From an optimization exercise on the open Yosys and OpenROAD flow, aimed at small area; shortcuts taken in it are not production practice.
Only simulation tests tie the RTL to the original design; equivalence was not proved.
No activity file was given, so power comes from the tool's default toggle rates.

// vdc_top
module vdc_top (
	input  logic          clk,
	input  logic          reset,
	input  logic          cs,            
	input  logic          we,            
	input  logic [7:0]    db_in,
	input  logic [6:0]    direct_reg,    
	input  logic [3:0]    rgbi,          
	output logic [7:0]    db_out,
	output logic          hsync,
	output logic          vsync,
	output logic          irq,
	output vdc_pkg::rgb_t rgb
);
	vdc_pkg::beam_cfg_t cfg;
	vdc_pkg::beam_pos_t pos;
	logic               pal_we;
	logic [5:0]         pal_adr;
	logic [7:0]         pal_val;
	vdc_regs i_regs (
		.clk        (clk),
		.reset      (reset),
		.cs         (cs),
		.we         (we),
		.db_in      (db_in),
		.direct_reg (direct_reg),
		.pos        (pos),
		.db_out     (db_out),
		.cfg        (cfg),
		.pal_we     (pal_we),
		.pal_adr    (pal_adr),
		.pal_val    (pal_val)
	);
	vdc_beam i_beam (
		.clk   (clk),
		.reset (reset),
		.cfg   (cfg),
		.pos   (pos),
		.hsync (hsync),
		.vsync (vsync),
		.irq   (irq)
	);
	vdc_palette i_palette (
		.clk     (clk),
		.reset   (reset),
		.pal_we  (pal_we),
		.pal_adr (pal_adr),
		.pal_val (pal_val),
		.rgbi    (rgbi),
		.rgb     (rgb)
	);
endmodule
Settings: LEC_CHECK=0, CAP_MARGIN=0, CORE_MARGIN=2, CORE_UTILIZATION=40, PLACE_DENSITY=0.75, SLEW_MARGIN=0; clock period 8.0 ns.
standard.sh (not shown) runs the stock make flow with config.mk's settings and CLKGATE_MAP_FILE= SYNTH_SCRIPT=/design/flow/synth_recipe.tcl, a recipe that flattens the netlist after the stock synthesis.
==> flow/flow/run.sh <==
#!/bin/bash
# The standard layout (standard.sh, all steps) with three changes:
#  - synthesis maps the logic with an area-oriented ABC script (abc.script beside this
#    file), run from a copy of ORFS's scripts folder that differs only in that script;
#    flip-flops are mapped before ABC runs, so the registers are those of the standard
#    synthesis
#  - ports are buffered with the smallest buffer
#  - clock tree synthesis inserts no dummy loads
set -euo pipefail
work=$(pwd)
rm -rf "$work/scripts"
cp -r "$FLOW_HOME/scripts" "$work/scripts"
cp "$work/flow/abc.script" "$work/scripts/abc_speed.script"
export BUFFER_PORTS_ARGS="-buffer_cell sky130_fd_sc_hd__buf_1"
export CTS_ARGS="-sink_clustering_enable -repair_clock_nets -sink_clustering_size 16 -sink_clustering_max_diameter 70 -buf_list sky130_fd_sc_hd__clkbuf_8 -dont_use_dummy_load"
bash standard.sh "SCRIPTS_DIR=$work/scripts" finish > "$work/standard.log" 2>&1
==> flow/flow/abc.script <==
&get -n
&st
&dch -f
&nf -R 1000 -p -F 10 -A 10 -C 32
&put
Next try:
==> flow/flow/run.sh (replaced) <==
#!/bin/bash
# Standard layout, with two changes: ports are buffered with the smallest
# buffer, and clock tree synthesis inserts no dummy loads.
set -euo pipefail
export BUFFER_PORTS_ARGS="-buffer_cell sky130_fd_sc_hd__buf_1"
export CTS_ARGS="-sink_clustering_enable -repair_clock_nets -sink_clustering_size 16 -sink_clustering_max_diameter 50 -buf_list sky130_fd_sc_hd__clkbuf_8 -dont_use_dummy_load"
bash standard.sh > standard.log 2>&1
--- a/flow/config.mk
+++ b/flow/config.mk
@@ -10,3 +10,5 @@
 export CORE_UTILIZATION = 40
-export PLACE_DENSITY = 0.75
+export CTS_BUF_LIST = sky130_fd_sc_hd__clkbuf_8
+export CTS_CLUSTER_DIAMETER = 50
+export CTS_CLUSTER_SIZE = 16
 export SLEW_MARGIN = 0
removed: flow/flow/abc.script
Die area is higher by 5.3%.
Hold slack degrades by 0.077 ns.
Cell count is higher by 7.6%.
Final area goes up by 4.5%.
Count of clock-buffer cells in the layout goes up by 15.
Power climbs by 6.1%.
Maximum frequency goes up by 31%.
Utilization fell by 0.24 points.
Synthesized area came out higher by 5.4%.
Routed wire length grows by 18%.
Clock power is higher by 19%.
Next try:
==> flow/flow/run.sh (replaced) <==
#!/bin/bash
# The standard layout (standard.sh, all steps) with three changes:
#  - synthesis maps the logic with an area-oriented ABC script (abc.script beside this
#    file), run from a copy of ORFS's scripts folder that differs only in that script;
#    flip-flops are mapped before ABC runs, so the registers are those of the standard
#    synthesis
#  - ports are buffered with the smallest buffer
#  - clock tree synthesis inserts no dummy loads
set -euo pipefail
work=$(pwd)
rm -rf "$work/scripts"
cp -r "$FLOW_HOME/scripts" "$work/scripts"
cp "$work/flow/abc.script" "$work/scripts/abc_speed.script"
export BUFFER_PORTS_ARGS="-buffer_cell sky130_fd_sc_hd__buf_1"
export CTS_ARGS="-sink_clustering_enable -repair_clock_nets -sink_clustering_size 14 -sink_clustering_max_diameter 100 -buf_list sky130_fd_sc_hd__clkbuf_8 -dont_use_dummy_load"
bash standard.sh "SCRIPTS_DIR=$work/scripts" finish > "$work/standard.log" 2>&1
==> flow/flow/abc.script (new file) <==
&get -n
&st
&dch -f
&nf -R 1000 -p -F 10 -A 10 -C 32
&put
=> Core utilization is higher by 0.41 points. Worst setup slack gets worse by 1.5 ns. Global-route usage is lower by 1.6 points. Synthesized area is lower by 5.2%.

* * *

vdc_top again, from the RTL that the note above started with.
==> flow/design.v (excerpt) <==
module vdc_top (
	input  logic          clk,
	input  logic          reset,
	input  logic          cs,            
	input  logic          we,            
	input  logic [7:0]    db_in,
	input  logic [6:0]    direct_reg,    
	input  logic [3:0]    rgbi,          
	output logic [7:0]    db_out,
	output logic          hsync,
	output logic          vsync,
	output logic          irq,
	output vdc_pkg::rgb_t rgb
);
	vdc_pkg::beam_cfg_t cfg;
	vdc_pkg::beam_pos_t pos;
	logic               pal_we;
	logic [5:0]         pal_adr;
	logic [7:0]         pal_val;
	vdc_regs i_regs (
		.clk        (clk),
		.reset      (reset),
		.cs         (cs),
		.we         (we),
		.db_in      (db_in),
		.direct_reg (direct_reg),
		.pos        (pos),
		.db_out     (db_out),
		.cfg        (cfg),
		.pal_we     (pal_we),
		.pal_adr    (pal_adr),
		.pal_val    (pal_val)
	);
	vdc_beam i_beam (
		.clk   (clk),
		.reset (reset),
		.cfg   (cfg),
		.pos   (pos),
		.hsync (hsync),
		.vsync (vsync),
		.irq   (irq)
	);
	vdc_palette i_palette (
		.clk     (clk),
		.reset   (reset),
		.pal_we  (pal_we),
		.pal_adr (pal_adr),
		.pal_val (pal_val),
		.rgbi    (rgbi),
		.rgb     (rgb)
	);
endmodule
export LEC_CHECK = 0
export CAP_MARGIN = 0
export CORE_MARGIN = 2
export CORE_UTILIZATION = 40
export CTS_BUF_LIST = sky130_fd_sc_hd__clkbuf_8
export CTS_CLUSTER_DIAMETER = 100
export CTS_CLUSTER_SIZE = 16
export GPL_TIMING_DRIVEN = 0
export SLEW_MARGIN = 0
create_clock -name core_clock -period 8.0 [get_ports {clk}]
==> flow/flow/run.sh <==
#!/bin/bash
# The standard layout (standard.sh, all steps) with three changes:
#  - synthesis maps the logic with an area-oriented ABC script (abc.script beside this
#    file), run from a copy of ORFS's scripts folder that differs only in that script;
#    flip-flops are mapped before ABC runs, so the registers are those of the standard
#    synthesis
#  - ports are buffered with the smallest buffer
#  - clock tree synthesis inserts no dummy loads
set -euo pipefail
work=$(pwd)
rm -rf "$work/scripts"
cp -r "$FLOW_HOME/scripts" "$work/scripts"
cp "$work/flow/abc.script" "$work/scripts/abc_speed.script"
export BUFFER_PORTS_ARGS="-buffer_cell sky130_fd_sc_hd__buf_1"
export CTS_ARGS="-sink_clustering_enable -repair_clock_nets -sink_clustering_size 16 -sink_clustering_max_diameter 100 -buf_list sky130_fd_sc_hd__clkbuf_8 -dont_use_dummy_load"
bash standard.sh "SCRIPTS_DIR=$work/scripts" finish > "$work/standard.log" 2>&1
==> flow/flow/abc.script <==
&get -n
&st
&dch -f
&nf -R 1000 -p -F 10 -A 10 -C 32
&put
The first run passed the timing, design-rule and antenna checks.
Edit:
==> flow/run.sh (new file) <==
#!/bin/bash
# synth_recipe.tcl (not shown) runs the flow's synth.tcl, then flattens the netlist and writes it again
# the make line also repeats each setting of config.mk as NAME=value (left out here)
make -C /OpenROAD-flow-scripts/flow DESIGN_CONFIG=/design/flow/config.mk WORK_HOME=/design/flow/orfs CLKGATE_MAP_FILE= SYNTH_SCRIPT=/design/flow/synth_recipe.tcl finish
--- a/flow/config.mk
+++ b/flow/config.mk
@@ -10,6 +10,5 @@
 export CORE_UTILIZATION = 40
 export CTS_BUF_LIST = sky130_fd_sc_hd__clkbuf_8
-export CTS_CLUSTER_DIAMETER = 100
+export CTS_CLUSTER_DIAMETER = 50
 export CTS_CLUSTER_SIZE = 16
-export GPL_TIMING_DRIVEN = 0
 export SLEW_MARGIN = 0
removed: flow/flow/run.sh
removed: flow/flow/abc.script
removed: flow/standard.sh
What happened:
- hold slack gains 0.029 ns
- total power goes up by 9.9%
- clock power goes up by about 33%
- design area goes up by about 5%
- wire length goes up by 16%
- register-to-register slack gains 2.2 ns
- via count goes up by about 10%
Edit:
==> flow/flow/run.sh (new file) <==
#!/bin/bash
# The standard layout (standard.sh, all steps) with three changes:
#  - synthesis maps the logic with an area-oriented ABC script (abc.script beside this
#    file), run from a copy of ORFS's scripts folder that differs only in that script;
#    flip-flops are mapped before ABC runs, so the registers are those of the standard
#    synthesis; the adder step is skipped, so ABC also maps the few adders and
#    comparators as plain logic
#  - ports are buffered with the smallest buffer
#  - clock tree synthesis inserts no dummy loads
set -euo pipefail
work=$(pwd)
rm -rf "$work/scripts"
cp -r "$FLOW_HOME/scripts" "$work/scripts"
cp "$work/flow/abc.script" "$work/scripts/abc_speed.script"
export BUFFER_PORTS_ARGS="-buffer_cell sky130_fd_sc_hd__buf_1"
export CTS_ARGS="-sink_clustering_enable -repair_clock_nets -sink_clustering_size 16 -sink_clustering_max_diameter 70 -buf_list sky130_fd_sc_hd__clkbuf_8 -dont_use_dummy_load"
bash standard.sh "SCRIPTS_DIR=$work/scripts" "ADDER_MAP_FILE=" finish > "$work/standard.log" 2>&1
==> flow/flow/abc.script (new file) <==
&get -n
&st
&dch -f
&nf -R 1000 -p -F 10 -A 10 -C 32
&put
==> flow/standard.sh (new file) <==
#!/bin/bash
# synth_recipe.tcl (not shown) runs the flow's synth.tcl, then flattens the netlist and writes it again
# the make line also repeats each setting of config.mk as NAME=value (left out here)
make -C /OpenROAD-flow-scripts/flow DESIGN_CONFIG=/design/flow/config.mk WORK_HOME=/design/flow/orfs CLKGATE_MAP_FILE= SYNTH_SCRIPT=/design/flow/synth_recipe.tcl "${@:-finish}"
==> flow/config.mk (replaced) <==
export PLATFORM = sky130hd
export DESIGN_NAME = vdc_top
export DESIGN_NICKNAME = vdc_top
export VERILOG_FILES = /design/flow/design.v
export SDC_FILE = /design/flow/constraint.sdc
export NUM_CORES = 4
export LEC_CHECK = 0
export CAP_MARGIN = 10
export CORE_MARGIN = 2
export CORE_UTILIZATION = 40
export SLEW_MARGIN = 10
removed: flow/run.sh
After rerunning: Worst hold slack degrades by 0.020 ns; non-clock buffer count came out higher by 6; final cell count falls by 9.7%; worst setup slack loses 1.7 ns; sequential share of layout area went up by 5.3 points; synthesized area fell by 6.2%; utilization goes down by 0.51 points; power is lower by about 9%; final area goes down by about 8%; combinational power came out lower by about 22%.
Edit:
--- a/flow/flow/run.sh
+++ b/flow/flow/run.sh
@@ -4,6 +4,5 @@
 #    file), run from a copy of ORFS's scripts folder that differs only in that script;
 #    flip-flops are mapped before ABC runs, so the registers are those of the standard
-#    synthesis; the adder step is skipped, so ABC also maps the few adders and
-#    comparators as plain logic
+#    synthesis
 #  - ports are buffered with the smallest buffer
 #  - clock tree synthesis inserts no dummy loads
@@ -15,3 +14,3 @@
 export BUFFER_PORTS_ARGS="-buffer_cell sky130_fd_sc_hd__buf_1"
 export CTS_ARGS="-sink_clustering_enable -repair_clock_nets -sink_clustering_size 16 -sink_clustering_max_diameter 70 -buf_list sky130_fd_sc_hd__clkbuf_8 -dont_use_dummy_load"
-bash standard.sh "SCRIPTS_DIR=$work/scripts" "ADDER_MAP_FILE=" finish > "$work/standard.log" 2>&1
+bash standard.sh "SCRIPTS_DIR=$work/scripts" finish > "$work/standard.log" 2>&1
==> flow/flow/abc.script (replaced) <==
&get -n
&st
&deepsyn -T 60
&dch -f
&nf -R 1000 -p -F 10 -A 10 -C 32
&put
--- a/flow/config.mk
+++ b/flow/config.mk
@@ -6,6 +6,9 @@
 export NUM_CORES = 4
 export LEC_CHECK = 0
-export CAP_MARGIN = 10
+export CAP_MARGIN = 0
 export CORE_MARGIN = 2
 export CORE_UTILIZATION = 40
-export SLEW_MARGIN = 10
+export CTS_BUF_LIST = sky130_fd_sc_hd__clkbuf_8
+export CTS_CLUSTER_DIAMETER = 50
+export CTS_CLUSTER_SIZE = 16
+export SLEW_MARGIN = 0
=> Flip-flop and latch count stays the same; clock-buffer cell count grows by 2; non-clock buffer count shrinks by 2; sequential power hardly moves; global-route usage grows by 2.3 points; wire length grows by roughly a tenth; power grows slightly; sequential share of layout area shrinks by 0.59 points.

what the ideal ports hide:
In the flow no input, the clock included, has a driving cell. The finished layouts below were timed again as built, in two steps. Step 1 sets driving cells, clkbuf_16 on the clock port and buf_2 on the other inputs (assumed; they add their load-dependent delay and slew). Step 2 moves the port delays by t, midway between the first and last clock arrival at a register: inputs arrive t later, outputs are due t later. That takes back most of the time a late clock gives input paths. Slacks: ideal / step 1 / step 2; pairs: ideal / step 1.
| run | shift t [ns] | setup WS [ns] | latest minus earliest clock arrival (ns) | pins driven straight from the clock port |
|---|---|---|---|---|
| the first run of note 1 | 0.613 | 2.273 / 2.233 / 1.619 | 0.089 / 0.089 | 1 |
| the second run of note 1 | 0.704 | 3.643 / 3.673 / 2.969 | 0.158 / 0.158 | 1 |
| the third run of note 1 | 0.677 | 2.174 / 2.147 / 1.469 | 0.093 / 0.093 | 1 |
| the first run of note 2 | 0.656 | 1.426 / 1.381 / 0.725 | 0.078 / 0.078 | 1 |
| the second run of note 2 | 0.717 | 3.217 / 3.255 / 2.539 | 0.071 / 0.071 | 1 |
| the third run of note 2 | 0.679 | 1.547 / 1.493 / 0.813 | 0.093 / 0.093 | 1 |
| the fourth run of note 2 | 0.683 | 2.699 / 2.721 / 2.038 | 0.109 / 0.109 | 1 |
After both steps every run listed still meets setup and hold. The setup slack of the third run of note 2, which loses most, moves by -0.054 ns with the drivers and by -0.734 ns with both steps.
:::::
• _YOUR INSTRUCTIONS_: Every line of the listing that holds the word "adders" is to be found and copied.

• _ANSWER SPACE_:
#    synthesis; the adder step is skipped, so ABC also maps the few adders and
-#    synthesis; the adder step is skipped, so ABC also maps the few adders and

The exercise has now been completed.